** Exercise input follows **

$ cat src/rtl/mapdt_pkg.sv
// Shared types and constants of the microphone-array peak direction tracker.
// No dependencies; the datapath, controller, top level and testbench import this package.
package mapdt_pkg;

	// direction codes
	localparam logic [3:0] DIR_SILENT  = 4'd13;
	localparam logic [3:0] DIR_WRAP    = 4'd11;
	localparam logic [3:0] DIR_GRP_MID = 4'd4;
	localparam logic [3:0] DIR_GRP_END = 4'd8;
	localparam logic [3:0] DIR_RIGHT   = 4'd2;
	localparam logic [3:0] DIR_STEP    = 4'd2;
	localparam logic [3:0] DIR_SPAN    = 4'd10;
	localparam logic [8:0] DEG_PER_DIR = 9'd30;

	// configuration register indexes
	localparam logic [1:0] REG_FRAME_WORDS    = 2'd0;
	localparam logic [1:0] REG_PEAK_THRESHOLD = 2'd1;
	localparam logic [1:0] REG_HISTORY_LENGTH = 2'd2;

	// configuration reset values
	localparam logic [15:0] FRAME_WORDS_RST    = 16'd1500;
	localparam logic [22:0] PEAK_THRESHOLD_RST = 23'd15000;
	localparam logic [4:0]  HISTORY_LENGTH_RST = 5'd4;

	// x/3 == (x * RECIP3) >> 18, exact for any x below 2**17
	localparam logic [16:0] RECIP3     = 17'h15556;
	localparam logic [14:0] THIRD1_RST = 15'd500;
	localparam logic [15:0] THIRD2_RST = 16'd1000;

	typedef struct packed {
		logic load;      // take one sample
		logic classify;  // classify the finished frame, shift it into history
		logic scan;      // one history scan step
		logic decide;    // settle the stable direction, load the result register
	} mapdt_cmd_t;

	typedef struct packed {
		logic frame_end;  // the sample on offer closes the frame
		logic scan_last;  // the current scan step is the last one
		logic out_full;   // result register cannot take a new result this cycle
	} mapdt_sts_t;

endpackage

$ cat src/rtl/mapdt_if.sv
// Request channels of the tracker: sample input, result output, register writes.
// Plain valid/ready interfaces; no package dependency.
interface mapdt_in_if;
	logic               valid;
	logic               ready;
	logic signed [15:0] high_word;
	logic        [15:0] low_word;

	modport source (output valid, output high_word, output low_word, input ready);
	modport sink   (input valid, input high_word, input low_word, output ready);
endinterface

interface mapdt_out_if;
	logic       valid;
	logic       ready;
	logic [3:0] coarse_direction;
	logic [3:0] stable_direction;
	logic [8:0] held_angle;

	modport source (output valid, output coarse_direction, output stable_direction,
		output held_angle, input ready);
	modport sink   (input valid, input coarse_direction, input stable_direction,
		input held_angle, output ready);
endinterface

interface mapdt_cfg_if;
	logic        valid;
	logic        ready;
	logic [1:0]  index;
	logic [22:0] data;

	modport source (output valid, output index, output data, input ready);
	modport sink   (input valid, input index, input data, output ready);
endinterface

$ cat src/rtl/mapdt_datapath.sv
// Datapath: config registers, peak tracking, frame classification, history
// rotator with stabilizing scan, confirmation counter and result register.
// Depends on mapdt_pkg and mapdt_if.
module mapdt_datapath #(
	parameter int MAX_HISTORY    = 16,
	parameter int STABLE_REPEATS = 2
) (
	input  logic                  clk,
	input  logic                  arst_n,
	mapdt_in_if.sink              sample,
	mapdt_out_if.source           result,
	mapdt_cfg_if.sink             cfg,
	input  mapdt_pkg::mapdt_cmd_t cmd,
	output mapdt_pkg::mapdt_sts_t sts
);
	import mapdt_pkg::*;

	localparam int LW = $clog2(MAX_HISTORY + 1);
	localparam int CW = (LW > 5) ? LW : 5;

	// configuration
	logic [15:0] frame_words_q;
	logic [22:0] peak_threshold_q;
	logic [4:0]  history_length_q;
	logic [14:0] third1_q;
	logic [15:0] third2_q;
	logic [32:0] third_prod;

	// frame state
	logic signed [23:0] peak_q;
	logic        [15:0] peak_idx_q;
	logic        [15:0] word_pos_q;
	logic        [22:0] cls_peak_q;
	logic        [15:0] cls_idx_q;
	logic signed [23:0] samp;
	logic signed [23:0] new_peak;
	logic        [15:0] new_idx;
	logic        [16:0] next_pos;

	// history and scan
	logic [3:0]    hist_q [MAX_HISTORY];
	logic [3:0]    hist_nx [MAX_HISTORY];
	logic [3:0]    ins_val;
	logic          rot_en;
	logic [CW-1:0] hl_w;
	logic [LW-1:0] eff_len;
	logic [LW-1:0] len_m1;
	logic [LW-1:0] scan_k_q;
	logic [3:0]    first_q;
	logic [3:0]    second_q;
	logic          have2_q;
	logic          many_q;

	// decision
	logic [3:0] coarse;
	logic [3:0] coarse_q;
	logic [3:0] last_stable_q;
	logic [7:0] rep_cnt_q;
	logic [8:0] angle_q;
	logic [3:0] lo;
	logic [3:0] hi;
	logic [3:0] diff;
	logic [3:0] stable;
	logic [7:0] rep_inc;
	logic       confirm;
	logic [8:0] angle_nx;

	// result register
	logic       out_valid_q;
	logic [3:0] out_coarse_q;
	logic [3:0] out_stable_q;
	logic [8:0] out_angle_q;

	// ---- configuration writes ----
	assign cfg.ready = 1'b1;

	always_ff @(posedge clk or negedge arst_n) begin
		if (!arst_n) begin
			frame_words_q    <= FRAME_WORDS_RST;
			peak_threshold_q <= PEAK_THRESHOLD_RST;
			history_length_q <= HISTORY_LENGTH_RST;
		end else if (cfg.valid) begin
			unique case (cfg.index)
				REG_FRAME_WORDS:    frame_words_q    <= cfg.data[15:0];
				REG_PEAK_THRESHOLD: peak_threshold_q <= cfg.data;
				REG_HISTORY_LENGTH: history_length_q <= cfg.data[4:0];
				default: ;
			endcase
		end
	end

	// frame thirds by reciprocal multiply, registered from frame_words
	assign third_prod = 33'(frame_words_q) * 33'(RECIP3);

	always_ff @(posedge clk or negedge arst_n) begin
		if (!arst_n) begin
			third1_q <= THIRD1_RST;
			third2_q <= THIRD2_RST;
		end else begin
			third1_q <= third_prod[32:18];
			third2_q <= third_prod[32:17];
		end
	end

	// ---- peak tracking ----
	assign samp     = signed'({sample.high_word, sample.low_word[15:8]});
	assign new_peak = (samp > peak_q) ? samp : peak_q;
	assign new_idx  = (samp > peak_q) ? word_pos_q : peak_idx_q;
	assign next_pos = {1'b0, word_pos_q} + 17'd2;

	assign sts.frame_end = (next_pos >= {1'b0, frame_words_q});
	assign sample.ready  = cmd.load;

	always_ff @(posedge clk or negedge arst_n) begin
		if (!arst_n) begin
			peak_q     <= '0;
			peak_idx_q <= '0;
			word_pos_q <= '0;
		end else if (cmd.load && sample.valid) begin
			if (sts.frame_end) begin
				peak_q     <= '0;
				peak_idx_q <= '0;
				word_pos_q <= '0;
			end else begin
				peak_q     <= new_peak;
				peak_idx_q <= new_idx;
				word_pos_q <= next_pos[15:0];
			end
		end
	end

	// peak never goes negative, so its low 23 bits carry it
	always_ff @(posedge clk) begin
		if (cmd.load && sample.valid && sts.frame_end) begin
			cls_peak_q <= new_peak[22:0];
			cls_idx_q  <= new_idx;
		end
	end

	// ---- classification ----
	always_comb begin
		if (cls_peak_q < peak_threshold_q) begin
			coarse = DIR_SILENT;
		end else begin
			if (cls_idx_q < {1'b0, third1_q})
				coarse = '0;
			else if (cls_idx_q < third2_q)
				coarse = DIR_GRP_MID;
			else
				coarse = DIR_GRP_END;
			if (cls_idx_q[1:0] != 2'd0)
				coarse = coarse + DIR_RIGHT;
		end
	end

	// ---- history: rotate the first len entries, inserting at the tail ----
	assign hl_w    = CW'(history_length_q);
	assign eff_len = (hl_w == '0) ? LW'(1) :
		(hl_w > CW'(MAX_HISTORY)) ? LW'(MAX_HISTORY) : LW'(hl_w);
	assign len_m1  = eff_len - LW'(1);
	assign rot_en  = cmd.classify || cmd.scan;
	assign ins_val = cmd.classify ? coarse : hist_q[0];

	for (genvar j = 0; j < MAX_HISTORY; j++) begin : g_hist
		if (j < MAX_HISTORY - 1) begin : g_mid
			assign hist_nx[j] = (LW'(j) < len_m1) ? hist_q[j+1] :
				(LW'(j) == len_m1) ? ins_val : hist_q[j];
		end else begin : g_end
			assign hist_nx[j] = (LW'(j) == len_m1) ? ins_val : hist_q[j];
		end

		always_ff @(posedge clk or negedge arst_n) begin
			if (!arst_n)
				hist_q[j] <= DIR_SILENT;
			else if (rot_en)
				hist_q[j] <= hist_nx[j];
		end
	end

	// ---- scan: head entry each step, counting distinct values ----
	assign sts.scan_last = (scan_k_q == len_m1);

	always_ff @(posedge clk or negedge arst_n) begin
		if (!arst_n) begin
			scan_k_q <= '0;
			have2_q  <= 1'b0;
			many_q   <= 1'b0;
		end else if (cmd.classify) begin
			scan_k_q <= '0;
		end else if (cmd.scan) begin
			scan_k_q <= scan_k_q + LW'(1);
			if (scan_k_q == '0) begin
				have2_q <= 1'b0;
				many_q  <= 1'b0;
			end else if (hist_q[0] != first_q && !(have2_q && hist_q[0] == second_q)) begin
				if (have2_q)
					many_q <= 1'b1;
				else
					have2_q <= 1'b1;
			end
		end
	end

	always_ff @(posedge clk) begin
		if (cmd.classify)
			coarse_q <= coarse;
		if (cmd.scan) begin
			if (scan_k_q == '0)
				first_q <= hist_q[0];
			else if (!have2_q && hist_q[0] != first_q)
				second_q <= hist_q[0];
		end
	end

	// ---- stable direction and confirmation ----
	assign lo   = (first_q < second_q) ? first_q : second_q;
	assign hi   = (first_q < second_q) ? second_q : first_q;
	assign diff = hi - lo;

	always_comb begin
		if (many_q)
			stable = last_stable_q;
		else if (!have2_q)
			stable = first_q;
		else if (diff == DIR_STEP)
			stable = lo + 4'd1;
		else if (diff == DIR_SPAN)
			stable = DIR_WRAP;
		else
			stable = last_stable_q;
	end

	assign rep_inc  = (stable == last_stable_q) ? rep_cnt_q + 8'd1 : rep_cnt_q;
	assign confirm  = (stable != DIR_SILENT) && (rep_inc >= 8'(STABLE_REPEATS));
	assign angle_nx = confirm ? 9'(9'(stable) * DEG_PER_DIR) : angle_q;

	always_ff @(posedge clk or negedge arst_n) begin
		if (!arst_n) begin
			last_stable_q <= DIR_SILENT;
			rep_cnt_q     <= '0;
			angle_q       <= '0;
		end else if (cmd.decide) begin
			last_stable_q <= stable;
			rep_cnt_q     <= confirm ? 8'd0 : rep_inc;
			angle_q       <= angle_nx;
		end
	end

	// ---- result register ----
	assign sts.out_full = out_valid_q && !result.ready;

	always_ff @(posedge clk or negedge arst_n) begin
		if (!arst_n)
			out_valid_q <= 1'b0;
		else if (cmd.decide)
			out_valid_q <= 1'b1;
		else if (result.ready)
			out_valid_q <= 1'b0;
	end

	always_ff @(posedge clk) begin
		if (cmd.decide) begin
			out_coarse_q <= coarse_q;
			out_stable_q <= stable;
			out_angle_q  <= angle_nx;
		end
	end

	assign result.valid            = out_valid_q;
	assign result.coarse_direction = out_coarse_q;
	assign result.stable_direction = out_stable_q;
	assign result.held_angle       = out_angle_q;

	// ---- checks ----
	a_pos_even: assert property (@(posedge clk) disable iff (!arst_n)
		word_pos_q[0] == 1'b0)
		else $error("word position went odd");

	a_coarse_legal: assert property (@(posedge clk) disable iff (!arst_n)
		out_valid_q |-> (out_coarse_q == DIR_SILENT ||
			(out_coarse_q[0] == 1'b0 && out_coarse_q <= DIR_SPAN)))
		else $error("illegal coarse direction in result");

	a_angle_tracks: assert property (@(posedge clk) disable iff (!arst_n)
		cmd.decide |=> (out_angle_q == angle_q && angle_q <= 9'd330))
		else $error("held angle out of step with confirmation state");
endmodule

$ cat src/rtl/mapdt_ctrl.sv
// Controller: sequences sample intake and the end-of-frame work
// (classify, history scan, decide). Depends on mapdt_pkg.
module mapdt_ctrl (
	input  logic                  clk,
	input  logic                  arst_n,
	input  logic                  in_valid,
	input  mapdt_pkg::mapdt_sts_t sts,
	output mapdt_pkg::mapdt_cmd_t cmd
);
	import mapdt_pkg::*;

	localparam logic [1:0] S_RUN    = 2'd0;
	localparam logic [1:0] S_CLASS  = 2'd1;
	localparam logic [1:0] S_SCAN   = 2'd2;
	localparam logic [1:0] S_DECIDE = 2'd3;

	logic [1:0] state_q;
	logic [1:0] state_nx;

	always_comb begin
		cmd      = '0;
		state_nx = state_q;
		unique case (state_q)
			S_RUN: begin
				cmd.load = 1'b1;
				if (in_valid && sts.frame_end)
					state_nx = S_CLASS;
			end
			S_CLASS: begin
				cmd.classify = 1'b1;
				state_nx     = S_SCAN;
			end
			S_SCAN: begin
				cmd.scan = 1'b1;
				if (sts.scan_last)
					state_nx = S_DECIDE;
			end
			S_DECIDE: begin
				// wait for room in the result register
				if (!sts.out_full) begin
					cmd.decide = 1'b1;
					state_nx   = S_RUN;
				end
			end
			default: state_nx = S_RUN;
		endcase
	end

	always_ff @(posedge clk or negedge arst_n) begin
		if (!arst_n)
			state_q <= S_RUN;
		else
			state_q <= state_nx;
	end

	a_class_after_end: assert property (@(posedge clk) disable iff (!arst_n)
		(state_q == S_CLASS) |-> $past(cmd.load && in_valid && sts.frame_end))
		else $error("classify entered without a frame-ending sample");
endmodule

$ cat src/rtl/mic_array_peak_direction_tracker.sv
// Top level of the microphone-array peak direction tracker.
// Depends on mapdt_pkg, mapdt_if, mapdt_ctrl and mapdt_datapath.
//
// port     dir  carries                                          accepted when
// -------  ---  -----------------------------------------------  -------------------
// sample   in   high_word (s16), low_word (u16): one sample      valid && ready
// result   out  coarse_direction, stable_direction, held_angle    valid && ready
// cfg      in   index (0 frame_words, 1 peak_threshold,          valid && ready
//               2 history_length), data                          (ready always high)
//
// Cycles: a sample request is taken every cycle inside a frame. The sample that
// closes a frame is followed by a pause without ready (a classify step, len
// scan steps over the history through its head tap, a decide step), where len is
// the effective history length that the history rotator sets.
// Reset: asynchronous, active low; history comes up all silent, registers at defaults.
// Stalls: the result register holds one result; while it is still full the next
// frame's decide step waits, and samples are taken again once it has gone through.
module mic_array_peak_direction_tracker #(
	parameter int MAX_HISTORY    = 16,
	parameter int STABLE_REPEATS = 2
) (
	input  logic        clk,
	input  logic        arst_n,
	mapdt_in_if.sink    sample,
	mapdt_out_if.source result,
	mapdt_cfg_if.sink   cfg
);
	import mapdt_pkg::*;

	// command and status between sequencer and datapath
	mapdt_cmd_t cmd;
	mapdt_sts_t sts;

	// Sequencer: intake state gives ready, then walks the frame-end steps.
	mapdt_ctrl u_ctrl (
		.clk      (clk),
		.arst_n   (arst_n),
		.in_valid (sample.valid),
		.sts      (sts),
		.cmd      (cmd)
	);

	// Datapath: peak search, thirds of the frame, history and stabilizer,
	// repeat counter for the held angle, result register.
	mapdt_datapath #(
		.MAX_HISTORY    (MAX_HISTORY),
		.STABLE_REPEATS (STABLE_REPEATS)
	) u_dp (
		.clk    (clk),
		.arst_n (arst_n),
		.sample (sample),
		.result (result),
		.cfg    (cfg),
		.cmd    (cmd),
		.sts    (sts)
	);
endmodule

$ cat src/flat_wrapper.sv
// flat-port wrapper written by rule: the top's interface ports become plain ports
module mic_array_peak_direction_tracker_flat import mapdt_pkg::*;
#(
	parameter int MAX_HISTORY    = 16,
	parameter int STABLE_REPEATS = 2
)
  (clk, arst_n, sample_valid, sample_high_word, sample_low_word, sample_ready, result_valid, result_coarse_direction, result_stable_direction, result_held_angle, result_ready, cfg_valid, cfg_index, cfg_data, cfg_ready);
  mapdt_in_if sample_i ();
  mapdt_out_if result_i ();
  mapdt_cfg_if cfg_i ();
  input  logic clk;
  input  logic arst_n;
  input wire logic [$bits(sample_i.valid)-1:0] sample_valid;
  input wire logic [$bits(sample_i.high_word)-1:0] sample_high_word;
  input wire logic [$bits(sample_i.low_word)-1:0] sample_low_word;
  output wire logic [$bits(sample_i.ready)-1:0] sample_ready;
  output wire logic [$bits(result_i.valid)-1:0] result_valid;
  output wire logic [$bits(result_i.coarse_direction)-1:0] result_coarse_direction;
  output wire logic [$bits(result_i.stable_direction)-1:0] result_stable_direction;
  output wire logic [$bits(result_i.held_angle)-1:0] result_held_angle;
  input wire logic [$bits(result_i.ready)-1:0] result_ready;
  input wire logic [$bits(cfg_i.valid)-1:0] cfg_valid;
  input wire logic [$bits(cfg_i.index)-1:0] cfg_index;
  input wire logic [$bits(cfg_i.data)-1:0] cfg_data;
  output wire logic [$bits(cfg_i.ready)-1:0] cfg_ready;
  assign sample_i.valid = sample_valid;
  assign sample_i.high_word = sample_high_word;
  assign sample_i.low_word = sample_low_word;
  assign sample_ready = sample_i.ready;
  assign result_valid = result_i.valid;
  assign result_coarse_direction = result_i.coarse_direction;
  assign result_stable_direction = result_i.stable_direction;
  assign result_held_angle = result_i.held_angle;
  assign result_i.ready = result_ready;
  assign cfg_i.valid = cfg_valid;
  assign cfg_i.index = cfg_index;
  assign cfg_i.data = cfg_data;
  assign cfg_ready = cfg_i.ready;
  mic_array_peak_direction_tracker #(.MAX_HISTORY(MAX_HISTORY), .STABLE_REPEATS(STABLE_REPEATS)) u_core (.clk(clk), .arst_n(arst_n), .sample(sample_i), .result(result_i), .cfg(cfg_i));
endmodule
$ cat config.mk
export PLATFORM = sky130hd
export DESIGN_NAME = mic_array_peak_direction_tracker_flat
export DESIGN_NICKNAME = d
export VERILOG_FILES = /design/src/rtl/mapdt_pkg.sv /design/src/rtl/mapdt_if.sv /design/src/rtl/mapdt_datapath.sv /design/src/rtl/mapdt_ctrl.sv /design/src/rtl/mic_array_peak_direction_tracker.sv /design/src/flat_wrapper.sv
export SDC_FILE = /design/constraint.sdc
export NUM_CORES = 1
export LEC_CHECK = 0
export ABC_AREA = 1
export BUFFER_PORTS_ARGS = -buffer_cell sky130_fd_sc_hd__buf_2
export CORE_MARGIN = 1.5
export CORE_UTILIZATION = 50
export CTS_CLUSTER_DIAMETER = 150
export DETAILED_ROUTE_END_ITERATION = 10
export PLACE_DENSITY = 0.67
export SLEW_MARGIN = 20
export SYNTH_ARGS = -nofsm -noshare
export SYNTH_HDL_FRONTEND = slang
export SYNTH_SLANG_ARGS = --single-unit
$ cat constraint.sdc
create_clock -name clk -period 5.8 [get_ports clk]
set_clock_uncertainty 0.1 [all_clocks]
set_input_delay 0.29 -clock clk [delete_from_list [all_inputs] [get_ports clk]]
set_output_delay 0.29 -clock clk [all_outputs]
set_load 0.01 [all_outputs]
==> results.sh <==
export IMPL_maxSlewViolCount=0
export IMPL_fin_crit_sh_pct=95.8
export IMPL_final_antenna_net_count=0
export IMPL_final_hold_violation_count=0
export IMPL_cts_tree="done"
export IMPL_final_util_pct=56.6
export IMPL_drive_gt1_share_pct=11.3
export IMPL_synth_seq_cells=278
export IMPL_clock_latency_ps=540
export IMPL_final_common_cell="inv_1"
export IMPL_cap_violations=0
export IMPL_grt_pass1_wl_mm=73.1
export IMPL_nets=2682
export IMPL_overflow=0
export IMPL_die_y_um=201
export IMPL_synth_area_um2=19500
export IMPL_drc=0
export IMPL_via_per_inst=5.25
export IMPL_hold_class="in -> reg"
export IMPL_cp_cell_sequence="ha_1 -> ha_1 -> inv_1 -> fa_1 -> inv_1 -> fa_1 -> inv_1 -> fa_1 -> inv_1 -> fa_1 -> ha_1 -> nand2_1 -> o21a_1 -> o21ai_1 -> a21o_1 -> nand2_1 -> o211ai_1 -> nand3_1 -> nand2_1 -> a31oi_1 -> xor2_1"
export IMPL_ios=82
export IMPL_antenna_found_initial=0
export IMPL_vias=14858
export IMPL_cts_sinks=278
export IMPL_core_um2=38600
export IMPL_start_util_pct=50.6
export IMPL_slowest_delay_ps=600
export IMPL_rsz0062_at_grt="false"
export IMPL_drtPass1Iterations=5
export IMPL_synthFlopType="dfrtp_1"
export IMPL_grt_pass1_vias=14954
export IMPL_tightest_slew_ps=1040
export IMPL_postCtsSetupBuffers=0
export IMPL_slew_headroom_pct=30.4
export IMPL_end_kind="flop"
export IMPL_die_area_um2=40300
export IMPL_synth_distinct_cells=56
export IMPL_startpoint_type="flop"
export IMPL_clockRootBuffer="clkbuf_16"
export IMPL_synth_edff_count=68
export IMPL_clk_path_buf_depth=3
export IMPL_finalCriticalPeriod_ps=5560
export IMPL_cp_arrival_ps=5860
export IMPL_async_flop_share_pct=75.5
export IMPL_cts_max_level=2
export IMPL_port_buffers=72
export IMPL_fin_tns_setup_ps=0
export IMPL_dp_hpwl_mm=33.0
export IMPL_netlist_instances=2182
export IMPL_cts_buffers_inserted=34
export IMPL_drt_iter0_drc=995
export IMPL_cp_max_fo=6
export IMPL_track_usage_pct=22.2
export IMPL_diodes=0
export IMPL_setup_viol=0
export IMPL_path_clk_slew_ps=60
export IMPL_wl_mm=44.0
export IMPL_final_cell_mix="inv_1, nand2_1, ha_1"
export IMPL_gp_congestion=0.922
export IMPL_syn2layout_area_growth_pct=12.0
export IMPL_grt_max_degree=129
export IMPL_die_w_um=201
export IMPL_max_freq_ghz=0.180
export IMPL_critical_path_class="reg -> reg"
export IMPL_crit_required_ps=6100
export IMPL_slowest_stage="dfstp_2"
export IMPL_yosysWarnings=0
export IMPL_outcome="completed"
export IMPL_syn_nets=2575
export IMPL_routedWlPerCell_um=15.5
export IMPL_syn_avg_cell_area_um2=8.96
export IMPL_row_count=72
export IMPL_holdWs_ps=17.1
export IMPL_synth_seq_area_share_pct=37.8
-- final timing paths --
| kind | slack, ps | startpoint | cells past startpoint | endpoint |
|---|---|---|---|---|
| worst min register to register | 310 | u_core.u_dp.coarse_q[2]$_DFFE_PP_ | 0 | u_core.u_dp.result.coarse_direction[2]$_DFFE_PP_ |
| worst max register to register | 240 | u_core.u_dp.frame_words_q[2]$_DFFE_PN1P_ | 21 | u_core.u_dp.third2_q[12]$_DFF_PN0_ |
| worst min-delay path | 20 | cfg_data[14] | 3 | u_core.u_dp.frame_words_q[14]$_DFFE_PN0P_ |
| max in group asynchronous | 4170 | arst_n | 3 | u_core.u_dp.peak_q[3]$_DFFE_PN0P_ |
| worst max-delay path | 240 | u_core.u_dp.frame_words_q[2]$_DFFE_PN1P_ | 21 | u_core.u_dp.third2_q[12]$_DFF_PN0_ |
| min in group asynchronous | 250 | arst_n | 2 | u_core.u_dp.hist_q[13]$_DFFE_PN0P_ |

** End of Exercise input **

**Task to complete:** Copy the lines of the data above exactly as written, beginning with the line containing "assign sample_ready = sample_i.ready;" and ending with the line containing "export BUFFER_PORTS_ARGS = -buffer_cell", and leave out all other lines.

**Finished task:**
  assign sample_ready = sample_i.ready;
  assign result_valid = result_i.valid;
  assign result_coarse_direction = result_i.coarse_direction;
  assign result_stable_direction = result_i.stable_direction;
  assign result_held_angle = result_i.held_angle;
  assign result_i.ready = result_ready;
  assign cfg_i.valid = cfg_valid;
  assign cfg_i.index = cfg_index;
  assign cfg_i.data = cfg_data;
  assign cfg_ready = cfg_i.ready;
  mic_array_peak_direction_tracker #(.MAX_HISTORY(MAX_HISTORY), .STABLE_REPEATS(STABLE_REPEATS)) u_core (.clk(clk), .arst_n(arst_n), .sample(sample_i), .result(result_i), .cfg(cfg_i));
endmodule
$ cat config.mk
export PLATFORM = sky130hd
export DESIGN_NAME = mic_array_peak_direction_tracker_flat
export DESIGN_NICKNAME = d
export VERILOG_FILES = /design/src/rtl/mapdt_pkg.sv /design/src/rtl/mapdt_if.sv /design/src/rtl/mapdt_datapath.sv /design/src/rtl/mapdt_ctrl.sv /design/src/rtl/mic_array_peak_direction_tracker.sv /design/src/flat_wrapper.sv
export SDC_FILE = /design/constraint.sdc
export NUM_CORES = 1
export LEC_CHECK = 0
export ABC_AREA = 1
export BUFFER_PORTS_ARGS = -buffer_cell sky130_fd_sc_hd__buf_2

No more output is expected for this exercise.